The seed for the book started when Modrak connected with Nadine M. Kalin, a Professor in the Department of Art Education in the College of Visual Arts and Design at the University of North Texas. Over a period of two years, they interviewed public school teachers from Florida, Texas, Kentucky, New Jersey, Tennessee, Wisconsin, Washington, and other states. Those testimonials comprise the foundation of Trouble in Censorville, published on July 1, 2024, in book and video versions. In the book and on the Cen​sorville​.com website, 15 teachers describe being threatened, ostracized, smeared as pedophiles” and Marxists,” placed on leave, and fired for teaching the historical truth of the struggle for racial justice, in one case, for wearing insufficiently” feminine attire. The video series was overseen by Devon Redmond, who co-edited scripts and directed the set and actors during filming.

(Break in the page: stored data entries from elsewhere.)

## config.mk

```make
export PLATFORM = sky130hd
export DESIGN_NAME = ranked_index_selector_core
export DESIGN_NICKNAME = d
export VERILOG_FILES = /design/src/hw/rtl/ris_pkg.sv /design/src/hw/rtl/ris_key_ram.sv /design/src/hw/rtl/ris_scan_unit.sv /design/src/hw/rtl/ranked_index_selector_core.sv
export SDC_FILE = /design/constraint.sdc
export NUM_CORES = 2
export LEC_CHECK = 0
export BUFFER_PORTS_ARGS = -buffer_cell sky130_fd_sc_hd__buf_2
export CAP_MARGIN = 20
export CORE_ASPECT_RATIO = 1.4
export CORE_UTILIZATION = 65
export CTS_BUF_LIST = sky130_fd_sc_hd__clkbuf_4
export DETAILED_ROUTE_END_ITERATION = 6
export MAX_ROUTING_LAYER = met4
export PLACE_DENSITY = 0.9
export SYNTH_ARGS = -nofsm -noshare
export SYNTH_HDL_FRONTEND = slang
export SYNTH_SLANG_ARGS = --single-unit
```

## constraint.sdc

```tcl
create_clock -name i_clk -period 7.4 [get_ports i_clk]
set_input_delay 1.85 -clock i_clk [delete_from_list [all_inputs] [get_ports i_clk]]
set_output_delay 1.85 -clock i_clk [all_outputs]
set_load 0.1 [all_outputs]
```

## src/hw/rtl/ris_pkg.sv

```systemverilog
// Shared constants, register codes and types for the ranked index selector.
package ris_pkg;

    localparam int MAX_KEYS_DEF = 64;
    localparam int KEY_W        = 32;
    localparam int POS_W        = 6;
    localparam int DIR_W        = 1;
    localparam int COUNT_W      = 7;
    localparam int CFG_IDX_W    = 2;
    localparam int CFG_DATA_W   = 7;

    localparam logic [CFG_IDX_W-1:0] REG_DIRECTION    = 2'd0;
    localparam logic [CFG_IDX_W-1:0] REG_COUNT_WANTED = 2'd1;

    localparam logic [COUNT_W-1:0] COUNT_WANTED_RST = 7'd64;

    // One compare slot presented to the scan unit.
    typedef struct packed {
        logic             clear;
        logic             valid;
        logic             largest;
        logic [POS_W-1:0] pos;
    } t_scan_ctl;

endpackage

```

## src/hw/rtl/ris_key_ram.sv

```systemverilog
// Key storage: one write port, one registered read port.
module ris_key_ram
    import ris_pkg::*;
#(
    parameter int DEPTH = MAX_KEYS_DEF,
    parameter int AW    = (DEPTH > 1) ? $clog2(DEPTH) : 1
) (
    input  logic             i_clk,
    input  logic             i_we,
    input  logic [AW-1:0]    i_waddr,
    input  logic [KEY_W-1:0] i_wdata,
    input  logic [AW-1:0]    i_raddr,
    output logic [KEY_W-1:0] o_rdata
);

    logic [KEY_W-1:0] r_mem [DEPTH];
    logic [KEY_W-1:0] r_rdata;

    always_ff @(posedge i_clk) begin
        if (i_we) begin
            r_mem[i_waddr] <= i_wdata;
        end
        r_rdata <= r_mem[i_raddr];
    end

    assign o_rdata = r_rdata;

endmodule

```

## src/hw/rtl/ris_scan_unit.sv

```systemverilog
// Shared compare unit: keeps the best untaken key seen during one scan.
module ris_scan_unit
    import ris_pkg::*;
(
    input  logic             i_clk,
    input  logic             i_rst_n,
    input  t_scan_ctl        i_ctl,
    input  logic [KEY_W-1:0] i_key,
    output logic [POS_W-1:0] o_best_pos
);

    logic             r_found;
    logic [KEY_W-1:0] r_best_val;
    logic [POS_W-1:0] r_best_pos;
    logic             better;

    // Strict compare keeps the lowest position on ties.
    always_comb begin
        if (!r_found) begin
            better = 1'b1;
        end else if (i_ctl.largest) begin
            better = $signed(i_key) > $signed(r_best_val);
        end else begin
            better = $signed(i_key) < $signed(r_best_val);
        end
    end

    always_ff @(posedge i_clk) begin
        if (!i_rst_n) begin
            r_found <= 1'b0;
        end else if (i_ctl.clear) begin
            r_found <= 1'b0;
        end else if (i_ctl.valid && better) begin
            r_found <= 1'b1;
        end
    end

    always_ff @(posedge i_clk) begin
        if (!i_ctl.clear && i_ctl.valid && better) begin
            r_best_val <= i_key;
            r_best_pos <= i_ctl.pos;
        end
    end

    assign o_best_pos = r_best_pos;

endmodule

```

## src/hw/rtl/ranked_index_selector_core.sv

```systemverilog
// Top level of the ranked index selector: key loading, scan sequencer and output register.
//
// Keys are loaded one request per cycle into a MAX_KEYS-entry key RAM; keys past
// MAX_KEYS in a set are dropped, but their last_key flag still closes the set.
// The request carrying last_key starts the ranking: for each of
// min(count_wanted, keys loaded) results the sequencer sweeps the RAM once,
// feeding one stored key per cycle through a single shared signed comparator,
// skipping positions already taken. Ties go to the lowest position. Each result
// takes the reads of the sweep, the return and compare of the last read, a drain
// step that sees the read pipe empty, and an emit step; the drain step is saved
// when the last position is already taken. While ranking runs the input stalls;
// a finished result waits in the output register while the next sweep proceeds,
// and the emit cycle stretches while that register is still held by a stalled
// receiver. New keys are taken as soon as the last result is registered.
// direction 0 ranks smallest first, 1 largest first. Write the configuration
// registers only while the block is idle.
module ranked_index_selector_core
    import ris_pkg::*;
#(
    parameter int MAX_KEYS = MAX_KEYS_DEF
) (
    input  logic                   i_clk,
    input  logic                   i_rst_n,
    // configuration write port
    input  logic                   i_cfg_we,
    input  logic [CFG_IDX_W-1:0]   i_cfg_idx,
    input  logic [CFG_DATA_W-1:0]  i_cfg_data,
    // key requests
    input  logic                   i_in_valid,
    output logic                   o_in_stall,
    input  logic signed [KEY_W-1:0] i_key_value,
    input  logic                   i_last_key,
    // ranked positions
    output logic                   o_out_valid,
    input  logic                   i_out_stall,
    output logic [POS_W-1:0]       o_ranked_position,
    output logic                   o_last_rank
);

    localparam int PW = (MAX_KEYS > 1) ? $clog2(MAX_KEYS) : 1;
    localparam int CW = $clog2(MAX_KEYS + 1);
    localparam logic [CW-1:0] MAX_CNT = CW'(MAX_KEYS);

    localparam logic [1:0] ST_LOAD = 2'd0;
    localparam logic [1:0] ST_SCAN = 2'd1;
    localparam logic [1:0] ST_EMIT = 2'd2;

    logic [1:0]          r_state, n_state;
    logic [DIR_W-1:0]    r_direction;
    logic [COUNT_W-1:0]  r_count_wanted;
    logic [CW-1:0]       r_loaded, n_loaded;
    logic [CW-1:0]       r_count, n_count;
    logic [CW-1:0]       r_emitted, n_emitted;
    logic [CW-1:0]       r_scan_idx, n_scan_idx;
    logic [MAX_KEYS-1:0] r_taken, n_taken;
    logic                r_rd_vld, n_rd_vld;
    logic [POS_W-1:0]    r_rd_pos, n_rd_pos;
    logic                r_out_vld, n_out_vld;
    logic [POS_W-1:0]    r_out_pos, n_out_pos;
    logic                r_out_last, n_out_last;

    logic                in_fire;
    logic                out_free;
    logic                ram_we;
    logic [CW-1:0]       set_size;
    logic [COUNT_W-1:0]  set_size_ext;
    logic [KEY_W-1:0]    ram_rdata;
    logic [POS_W-1:0]    best_pos;
    logic                emit_last;
    t_scan_ctl           scan_ctl;

    assign o_in_stall = (r_state != ST_LOAD);
    assign in_fire    = i_in_valid && !o_in_stall;
    assign out_free   = !r_out_vld || !i_out_stall;
    assign ram_we     = in_fire && (r_loaded < MAX_CNT);

    // Keys in the set once the closing request is stored.
    assign set_size     = ram_we ? CW'(r_loaded + 1'b1) : r_loaded;
    assign set_size_ext = COUNT_W'(set_size);
    assign emit_last    = (CW'(r_emitted + 1'b1) == r_count);

    // Configuration registers; other indexes are dropped.
    always_ff @(posedge i_clk) begin
        if (!i_rst_n) begin
            r_direction    <= '0;
            r_count_wanted <= COUNT_WANTED_RST;
        end else if (i_cfg_we) begin
            unique case (i_cfg_idx)
                REG_DIRECTION:    r_direction    <= i_cfg_data[DIR_W-1:0];
                REG_COUNT_WANTED: r_count_wanted <= i_cfg_data[COUNT_W-1:0];
                default: ;
            endcase
        end
    end

    always_comb begin
        n_state    = r_state;
        n_loaded   = r_loaded;
        n_count    = r_count;
        n_emitted  = r_emitted;
        n_scan_idx = r_scan_idx;
        n_taken    = r_taken;
        n_rd_vld   = 1'b0;
        n_rd_pos   = r_rd_pos;
        n_out_vld  = r_out_vld && i_out_stall;
        n_out_pos  = r_out_pos;
        n_out_last = r_out_last;

        unique case (r_state)
            ST_LOAD: begin
                if (in_fire) begin
                    // clear taken marks on the first key of a set
                    if (r_loaded == '0) begin
                        n_taken = '0;
                    end
                    n_loaded = set_size;
                    if (i_last_key) begin
                        n_emitted  = '0;
                        n_scan_idx = '0;
                        if (r_count_wanted > set_size_ext) begin
                            n_count = set_size;
                        end else begin
                            n_count = CW'(r_count_wanted);
                        end
                        if (r_count_wanted == '0) begin
                            n_loaded = '0;
                        end else begin
                            n_state = ST_SCAN;
                        end
                    end
                end
            end
            ST_SCAN: begin
                if (r_scan_idx < r_loaded) begin
                    // issue one read per cycle, skip taken positions
                    n_rd_vld   = !r_taken[r_scan_idx[PW-1:0]];
                    n_rd_pos   = POS_W'(r_scan_idx);
                    n_scan_idx = CW'(r_scan_idx + 1'b1);
                end else if (!r_rd_vld) begin
                    n_state = ST_EMIT;
                end
            end
            ST_EMIT: begin
                if (out_free) begin
                    n_out_vld                = 1'b1;
                    n_out_pos                = best_pos;
                    n_out_last               = emit_last;
                    n_taken[best_pos[PW-1:0]] = 1'b1;
                    n_emitted                = CW'(r_emitted + 1'b1);
                    n_scan_idx               = '0;
                    if (emit_last) begin
                        n_loaded = '0;
                        n_state  = ST_LOAD;
                    end else begin
                        n_state = ST_SCAN;
                    end
                end
            end
            default: begin
                n_state = ST_LOAD;
            end
        endcase
    end

    always_ff @(posedge i_clk) begin
        if (!i_rst_n) begin
            r_state   <= ST_LOAD;
            r_loaded  <= '0;
            r_taken   <= '0;
            r_rd_vld  <= 1'b0;
            r_out_vld <= 1'b0;
            r_count   <= '0;
            r_emitted <= '0;
            r_scan_idx <= '0;
        end else begin
            r_state    <= n_state;
            r_loaded   <= n_loaded;
            r_taken    <= n_taken;
            r_rd_vld   <= n_rd_vld;
            r_out_vld  <= n_out_vld;
            r_count    <= n_count;
            r_emitted  <= n_emitted;
            r_scan_idx <= n_scan_idx;
        end
    end

    // Payload registers, no reset.
    always_ff @(posedge i_clk) begin
        r_rd_pos   <= n_rd_pos;
        r_out_pos  <= n_out_pos;
        r_out_last <= n_out_last;
    end

    ris_key_ram #(
        .DEPTH (MAX_KEYS),
        .AW    (PW)
    ) u_key_ram (
        .i_clk   (i_clk),
        .i_we    (ram_we),
        .i_waddr (r_loaded[PW-1:0]),
        .i_wdata (i_key_value),
        .i_raddr (r_scan_idx[PW-1:0]),
        .o_rdata (ram_rdata)
    );

    // Hold the best-so-far only while sweeping.
    always_comb begin
        scan_ctl.clear   = (r_state != ST_SCAN);
        scan_ctl.valid   = r_rd_vld;
        scan_ctl.largest = r_direction[0];
        scan_ctl.pos     = r_rd_pos;
    end

    ris_scan_unit u_scan_unit (
        .i_clk      (i_clk),
        .i_rst_n    (i_rst_n),
        .i_ctl      (scan_ctl),
        .i_key      (ram_rdata),
        .o_best_pos (best_pos)
    );

    assign o_out_valid       = r_out_vld;
    assign o_ranked_position = r_out_pos;
    assign o_last_rank       = r_out_last;

endmodule
```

“These are intimate, first-hand reports of teachers’ and teacher-librarians’ daily lives in the current political climate. They describe the administrative support or sabotage of their work, the havoc wreaked on their health from stress, their fears and hopes for students’ futures, and strategies of resistance. We learn, for example, from high school librarian Martha Hickson that her administrator derided her for going “way overboard” in supporting LGBTQ+ students by fighting to protect books like Juno Dawson’s “This Book is Gay.” Devastatingly, in the midst of the firestorm of conservative outrage at her refusal to purge the library of books with LGBTQ+ characters, one of Hickson’s students, who had been proudly out, died by their own hand.”

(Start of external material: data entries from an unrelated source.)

--- src/hw/rtl/urm_pkg.sv ---
`default_nettype none

package urm_pkg;

    localparam int URM_FIFO_DEPTH = 256;

    // item kinds
    localparam logic [1:0] FUNC_READ  = 2'd0;
    localparam logic [1:0] FUNC_WRITE = 2'd1;
    localparam logic [1:0] FUNC_RX    = 2'd2;

    // register byte offsets
    localparam logic [7:0] OFF_SR  = 8'h00;
    localparam logic [7:0] OFF_DR  = 8'h04;
    localparam logic [7:0] OFF_BRR = 8'h08;
    localparam logic [7:0] OFF_CR1 = 8'h0C;
    localparam logic [7:0] OFF_CR2 = 8'h10;
    localparam logic [7:0] OFF_CR3 = 8'h14;

    // bit positions
    localparam int SR_RXNE = 5;
    localparam int SR_TC   = 6;
    localparam int SR_TXE  = 7;
    localparam int CR1_RE  = 2;
    localparam int CR1_TE  = 3;
    localparam int CR1_UE  = 13;

    // requests from the register logic to the receive FIFO
    typedef struct packed {
        logic       push;
        logic [7:0] push_byte;
        logic [1:0] pops;
    } fifo_ctrl_t;

    // head view of the receive FIFO; avail is min(2, fill) once settled
    typedef struct packed {
        logic [7:0] head0;
        logic [7:0] head1;
        logic [1:0] avail;
        logic       full;
        logic       settled;
    } fifo_stat_t;

endpackage

`default_nettype wire

--- src/hw/rtl/urm_in_if.sv ---
`default_nettype none

interface urm_in_if;
    logic        valid;
    logic        ready;
    logic [1:0]  func;
    logic [7:0]  offset;
    logic [31:0] write_data;
    logic [7:0]  rx_byte;

    modport source (output valid, output func, output offset, output write_data,
                    output rx_byte, input ready);
    modport sink   (input valid, input func, input offset, input write_data,
                    input rx_byte, output ready);
endinterface

`default_nettype wire

--- src/hw/rtl/urm_out_if.sv ---
`default_nettype none

interface urm_out_if;
    logic        valid;
    logic        ready;
    logic [31:0] read_data;
    logic        tx_valid;
    logic [7:0]  tx_byte;
    logic        rx_dropped;

    modport source (output valid, output read_data, output tx_valid, output tx_byte,
                    output rx_dropped, input ready);
    modport sink   (input valid, input read_data, input tx_valid, input tx_byte,
                    input rx_dropped, output ready);
endinterface

`default_nettype wire

--- src/hw/rtl/urm_ram.sv ---
`default_nettype none

module urm_ram #(
    parameter int WIDTH = 8,
    parameter int DEPTH = 256
) (
    input  wire logic                     clk,
    input  wire logic                     we,
    input  wire logic [$clog2(DEPTH)-1:0] waddr,
    input  wire logic [WIDTH-1:0]         wdata,
    input  wire logic                     re,
    input  wire logic [$clog2(DEPTH)-1:0] raddr,
    output      logic [WIDTH-1:0]         rdata
);

    logic [WIDTH-1:0] mem [DEPTH];

    always_ff @(posedge clk)
    begin
        if (we)
        begin
            mem[waddr] <= wdata;
        end
        if (re)
        begin
            rdata <= mem[raddr];
        end
    end

endmodule

`default_nettype wire

--- src/hw/rtl/urm_rx_fifo.sv ---
`default_nettype none

// Receive FIFO: two-entry front buffer in flops ahead of a RAM.
// The front always holds the first min(2, fill) bytes once settled.
module urm_rx_fifo
    import urm_pkg::*;
#(
    parameter int FIFO_DEPTH = URM_FIFO_DEPTH
) (
    input  wire logic clk,
    input  wire logic rst_n,
    input  wire fifo_ctrl_t ctrl,
    output fifo_stat_t  stat
);

    localparam int AW = $clog2(FIFO_DEPTH);
    localparam int CW = $clog2(FIFO_DEPTH + 1);

    logic [1:0]    cnt_reg, cnt_next;
    logic [CW-1:0] ram_cnt_reg, ram_cnt_next;
    logic [AW-1:0] wptr_reg, wptr_next;
    logic [AW-1:0] rptr_reg, rptr_next;
    logic          pend_reg, pend_next;
    logic [7:0]    front_reg [2];
    logic [7:0]    front_next [2];

    logic          ram_we;
    logic          issue;
    logic [7:0]    ram_rdata;
    logic [CW-1:0] fill;

    function automatic logic [AW-1:0] ptr_inc(input logic [AW-1:0] p);
        return (p == AW'(FIFO_DEPTH - 1)) ? '0 : p + AW'(1);
    endfunction

    assign fill = CW'(cnt_reg) + ram_cnt_reg;

    assign stat.head0   = front_reg[0];
    assign stat.head1   = front_reg[1];
    assign stat.avail   = cnt_reg;
    assign stat.full    = (fill == CW'(FIFO_DEPTH));
    assign stat.settled = !pend_reg && (cnt_reg == 2'd2 || ram_cnt_reg == '0);

    // refill reads only start while unsettled, so never alongside a push or pop
    assign issue = !pend_reg && cnt_reg != 2'd2 && ram_cnt_reg != '0;

    always_comb
    begin
        front_next[0] = front_reg[0];
        front_next[1] = front_reg[1];
        cnt_next      = cnt_reg;
        ram_we        = 1'b0;

        if (ctrl.push)
        begin
            if (ram_cnt_reg == '0 && cnt_reg != 2'd2)
            begin
                if (cnt_reg == 2'd0)
                begin
                    front_next[0] = ctrl.push_byte;
                end
                else
                begin
                    front_next[1] = ctrl.push_byte;
                end
                cnt_next = cnt_reg + 2'd1;
            end
            else
            begin
                ram_we = 1'b1;
            end
        end

        case (ctrl.pops)
            2'd1:
            begin
                front_next[0] = front_next[1];
                cnt_next      = cnt_next - 2'd1;
            end
            2'd2:
            begin
                cnt_next = cnt_next - 2'd2;
            end
            default:
            begin
            end
        endcase

        // RAM data returns into the first free front slot
        if (pend_reg)
        begin
            if (cnt_reg == 2'd0)
            begin
                front_next[0] = ram_rdata;
            end
            else
            begin
                front_next[1] = ram_rdata;
            end
            cnt_next = cnt_reg + 2'd1;
        end

        ram_cnt_next = ram_cnt_reg;
        if (ram_we)
        begin
            ram_cnt_next = ram_cnt_reg + CW'(1);
        end
        else if (issue)
        begin
            ram_cnt_next = ram_cnt_reg - CW'(1);
        end

        wptr_next = ram_we ? ptr_inc(wptr_reg) : wptr_reg;
        rptr_next = issue ? ptr_inc(rptr_reg) : rptr_reg;
        pend_next = issue;
    end

    always_ff @(posedge clk or negedge rst_n)
    begin
        if (!rst_n)
        begin
            cnt_reg     <= '0;
            ram_cnt_reg <= '0;
            wptr_reg    <= '0;
            rptr_reg    <= '0;
            pend_reg    <= 1'b0;
        end
        else
        begin
            cnt_reg     <= cnt_next;
            ram_cnt_reg <= ram_cnt_next;
            wptr_reg    <= wptr_next;
            rptr_reg    <= rptr_next;
            pend_reg    <= pend_next;
        end
    end

    always_ff @(posedge clk)
    begin
        front_reg[0] <= front_next[0];
        front_reg[1] <= front_next[1];
    end

    urm_ram #(
        .WIDTH (8),
        .DEPTH (FIFO_DEPTH)
    ) u_ram (
        .clk   (clk),
        .we    (ram_we),
        .waddr (wptr_reg),
        .wdata (ctrl.push_byte),
        .re    (issue),
        .raddr (rptr_reg),
        .rdata (ram_rdata)
    );

endmodule

`default_nettype wire

--- src/hw/rtl/uart_register_model_with_rx_fifo.sv ---
`default_nettype none

// Channel  | Dir | Payload                                         | Transfer
// ---------+-----+-------------------------------------------------+-------------------
// item     | in  | func, offset, write_data, rx_byte               | valid && ready
// result   | out | read_data, tx_valid, tx_byte, rx_dropped        | valid && ready
//
// Items pass the input register, then the register logic into the result register.
// Items stream at one per cycle while the FIFO front buffer is settled and the result
// is not stalled; a byte taken from the FIFO while more sit in the RAM holds the next
// item for the RAM read and its return, as does a data read that takes two bytes with
// two or more in the RAM. Reset clears the control registers and counts; the RAM and
// the data-path registers are not cleared.
// A stalled result holds its register and the input register still takes one item.
module uart_register_model_with_rx_fifo
    import urm_pkg::*;
#(
    parameter int FIFO_DEPTH = URM_FIFO_DEPTH
) (
    input wire logic  clk,
    input wire logic  rst_n,
    urm_in_if.sink    item,
    urm_out_if.source result
);

    // input register
    logic        iv_reg, iv_next;
    logic [1:0]  func_reg;
    logic [7:0]  offset_reg;
    logic [31:0] wdata_reg;
    logic [7:0]  rxb_reg;

    // register file
    logic [31:0] sr_reg, sr_next;
    logic [7:0]  dr_reg, dr_next;
    logic [31:0] brr_reg, brr_next;
    logic [31:0] cr1_reg, cr1_next;
    logic [31:0] cr2_reg, cr2_next;
    logic [31:0] cr3_reg, cr3_next;

    // result register
    logic        ov_reg, ov_next;
    logic [31:0] rd_reg, rd_next;
    logic        txv_reg, txv_next;
    logic [7:0]  txb_reg, txb_next;
    logic        drop_reg, drop_next;

    fifo_ctrl_t  fctrl;
    fifo_stat_t  fstat;
    logic        process;
    logic        accept;

    assign process    = iv_reg && fstat.settled && (!ov_reg || result.ready);
    assign item.ready = !iv_reg || process;
    assign accept     = item.valid && item.ready;

    assign result.valid      = ov_reg;
    assign result.read_data  = rd_reg;
    assign result.tx_valid   = txv_reg;
    assign result.tx_byte    = txb_reg;
    assign result.rx_dropped = drop_reg;

    always_comb
    begin
        logic en;
        logic en_new;
        logic pop1;
        logic pop2;

        en     = cr1_reg[CR1_UE] && cr1_reg[CR1_RE];
        en_new = wdata_reg[CR1_UE] && wdata_reg[CR1_RE];
        pop1   = 1'b0;
        pop2   = 1'b0;

        sr_next  = sr_reg;
        dr_next  = dr_reg;
        brr_next = brr_reg;
        cr1_next = cr1_reg;
        cr2_next = cr2_reg;
        cr3_next = cr3_reg;

        rd_next   = '0;
        txv_next  = 1'b0;
        txb_next  = '0;
        drop_next = 1'b0;

        fctrl.push      = 1'b0;
        fctrl.push_byte = rxb_reg;
        fctrl.pops      = 2'd0;

        case (func_reg)
            FUNC_READ:
            begin
                pop1 = en && !sr_reg[SR_RXNE] && fstat.avail != 2'd0;
                if (pop1)
                begin
                    dr_next          = fstat.head0;
                    sr_next[SR_RXNE] = 1'b1;
                end
                case (offset_reg)
                    OFF_SR:  rd_next = sr_next;
                    OFF_DR:
                    begin
                        rd_next = {24'd0, dr_next};
                        // second refill: next head is head1 if one byte already left
                        pop2 = en && (fstat.avail > {1'b0, pop1});
                        if (pop2)
                        begin
                            dr_next          = pop1 ? fstat.head1 : fstat.head0;
                            sr_next[SR_RXNE] = 1'b1;
                        end
                        else
                        begin
                            dr_next          = '0;
                            sr_next[SR_RXNE] = 1'b0;
                        end
                    end
                    OFF_BRR: rd_next = brr_reg;
                    OFF_CR1: rd_next = cr1_reg;
                    OFF_CR2: rd_next = cr2_reg;
                    OFF_CR3: rd_next = cr3_reg;
                    default: rd_next = '0;
                endcase
                fctrl.pops = {1'b0, pop1} + {1'b0, pop2};
            end
            FUNC_WRITE:
            begin
                case (offset_reg)
                    OFF_SR:  sr_next = wdata_reg;
                    OFF_DR:
                    begin
                        dr_next = wdata_reg[7:0];
                        if (cr1_reg[CR1_UE] && cr1_reg[CR1_TE])
                        begin
                            txv_next = 1'b1;
                            txb_next = wdata_reg[7:0];
                        end
                        sr_next[SR_TXE] = 1'b1;
                        sr_next[SR_TC]  = 1'b1;
                    end
                    OFF_BRR: brr_next = wdata_reg;
                    OFF_CR1:
                    begin
                        cr1_next = wdata_reg;
                        if (en_new && !sr_reg[SR_RXNE] && fstat.avail != 2'd0)
                        begin
                            dr_next          = fstat.head0;
                            sr_next[SR_RXNE] = 1'b1;
                            fctrl.pops       = 2'd1;
                        end
                    end
                    OFF_CR2: cr2_next = wdata_reg;
                    OFF_CR3: cr3_next = wdata_reg;
                    default:
                    begin
                    end
                endcase
            end
            FUNC_RX:
            begin
                if (fstat.full)
                begin
                    drop_next = 1'b1;
                end
                else
                begin
                    fctrl.push = 1'b1;
                end
                // an empty FIFO hands the new byte straight on
                if (en && !sr_reg[SR_RXNE] && (fstat.avail != 2'd0 || fctrl.push))
                begin
                    dr_next          = (fstat.avail != 2'd0) ? fstat.head0 : rxb_reg;
                    sr_next[SR_RXNE] = 1'b1;
                    fctrl.pops       = 2'd1;
                end
            end
            default:
            begin
            end
        endcase

        if (!process)
        begin
            sr_next    = sr_reg;
            dr_next    = dr_reg;
            brr_next   = brr_reg;
            cr1_next   = cr1_reg;
            cr2_next   = cr2_reg;
            cr3_next   = cr3_reg;
            fctrl.push = 1'b0;
            fctrl.pops = 2'd0;
        end

        iv_next = accept ? 1'b1 : (process ? 1'b0 : iv_reg);
        ov_next = process ? 1'b1 : (result.ready ? 1'b0 : ov_reg);
    end

    always_ff @(posedge clk or negedge rst_n)
    begin
        if (!rst_n)
        begin
            iv_reg  <= 1'b0;
            ov_reg  <= 1'b0;
            sr_reg  <= '0;
            dr_reg  <= '0;
            brr_reg <= '0;
            cr1_reg <= '0;
            cr2_reg <= '0;
            cr3_reg <= '0;
        end
        else
        begin
            iv_reg  <= iv_next;
            ov_reg  <= ov_next;
            sr_reg  <= sr_next;
            dr_reg  <= dr_next;
            brr_reg <= brr_next;
            cr1_reg <= cr1_next;
            cr2_reg <= cr2_next;
            cr3_reg <= cr3_next;
        end
    end

    always_ff @(posedge clk)
    begin
        if (accept)
        begin
            func_reg   <= item.func;
            offset_reg <= item.offset;
            wdata_reg  <= item.write_data;
            rxb_reg    <= item.rx_byte;
        end
        if (process)
        begin
            rd_reg   <= rd_next;
            txv_reg  <= txv_next;
            txb_reg  <= txb_next;
            drop_reg <= drop_next;
        end
    end

    urm_rx_fifo #(
        .FIFO_DEPTH (FIFO_DEPTH)
    ) u_rx_fifo (
        .clk   (clk),
        .rst_n (rst_n),
        .ctrl  (fctrl),
        .stat  (fstat)
    );

endmodule

`default_nettype wire

--- src/flat_wrapper.sv ---
// flat-port wrapper written by rule: the top's interface ports become plain ports
module uart_register_model_with_rx_fifo_flat import urm_pkg::*;
#(
    parameter int FIFO_DEPTH = URM_FIFO_DEPTH
)
  (clk, rst_n, item_valid, item_func, item_offset, item_write_data, item_rx_byte, item_ready, result_valid, result_read_data, result_tx_valid, result_tx_byte, result_rx_dropped, result_ready);
  urm_in_if item_i ();
  urm_out_if result_i ();
  input wire logic clk;
  input wire logic rst_n;
  input wire logic [$bits(item_i.valid)-1:0] item_valid;
  input wire logic [$bits(item_i.func)-1:0] item_func;
  input wire logic [$bits(item_i.offset)-1:0] item_offset;
  input wire logic [$bits(item_i.write_data)-1:0] item_write_data;
  input wire logic [$bits(item_i.rx_byte)-1:0] item_rx_byte;
  output wire logic [$bits(item_i.ready)-1:0] item_ready;
  output wire logic [$bits(result_i.valid)-1:0] result_valid;
  output wire logic [$bits(result_i.read_data)-1:0] result_read_data;
  output wire logic [$bits(result_i.tx_valid)-1:0] result_tx_valid;
  output wire logic [$bits(result_i.tx_byte)-1:0] result_tx_byte;
  output wire logic [$bits(result_i.rx_dropped)-1:0] result_rx_dropped;
  input wire logic [$bits(result_i.ready)-1:0] result_ready;
  assign item_i.valid = item_valid;
  assign item_i.func = item_func;
  assign item_i.offset = item_offset;
  assign item_i.write_data = item_write_data;
  assign item_i.rx_byte = item_rx_byte;
  assign item_ready = item_i.ready;
  assign result_valid = result_i.valid;
  assign result_read_data = result_i.read_data;
  assign result_tx_valid = result_i.tx_valid;
  assign result_tx_byte = result_i.tx_byte;
  assign result_rx_dropped = result_i.rx_dropped;
  assign result_i.ready = result_ready;
  uart_register_model_with_rx_fifo #(.FIFO_DEPTH(FIFO_DEPTH)) u_core (.clk(clk), .rst_n(rst_n), .item(item_i), .result(result_i));
endmodule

Trouble in Censorville also documents how the teachers are facing these attacks and, in many cases, fighting back against the harassment they have received from administrators, parents, and political groups.

Already, the book has received praise from Annalee Newitz (Stories Are Weapons), Alison Bechdel (Fun Home), and Juno Dawson (This Book is Gay), whose work has been saved from censors by librarians in this book. It was also recently highlighted by PEN America, an organization dedicated to freedom of expression.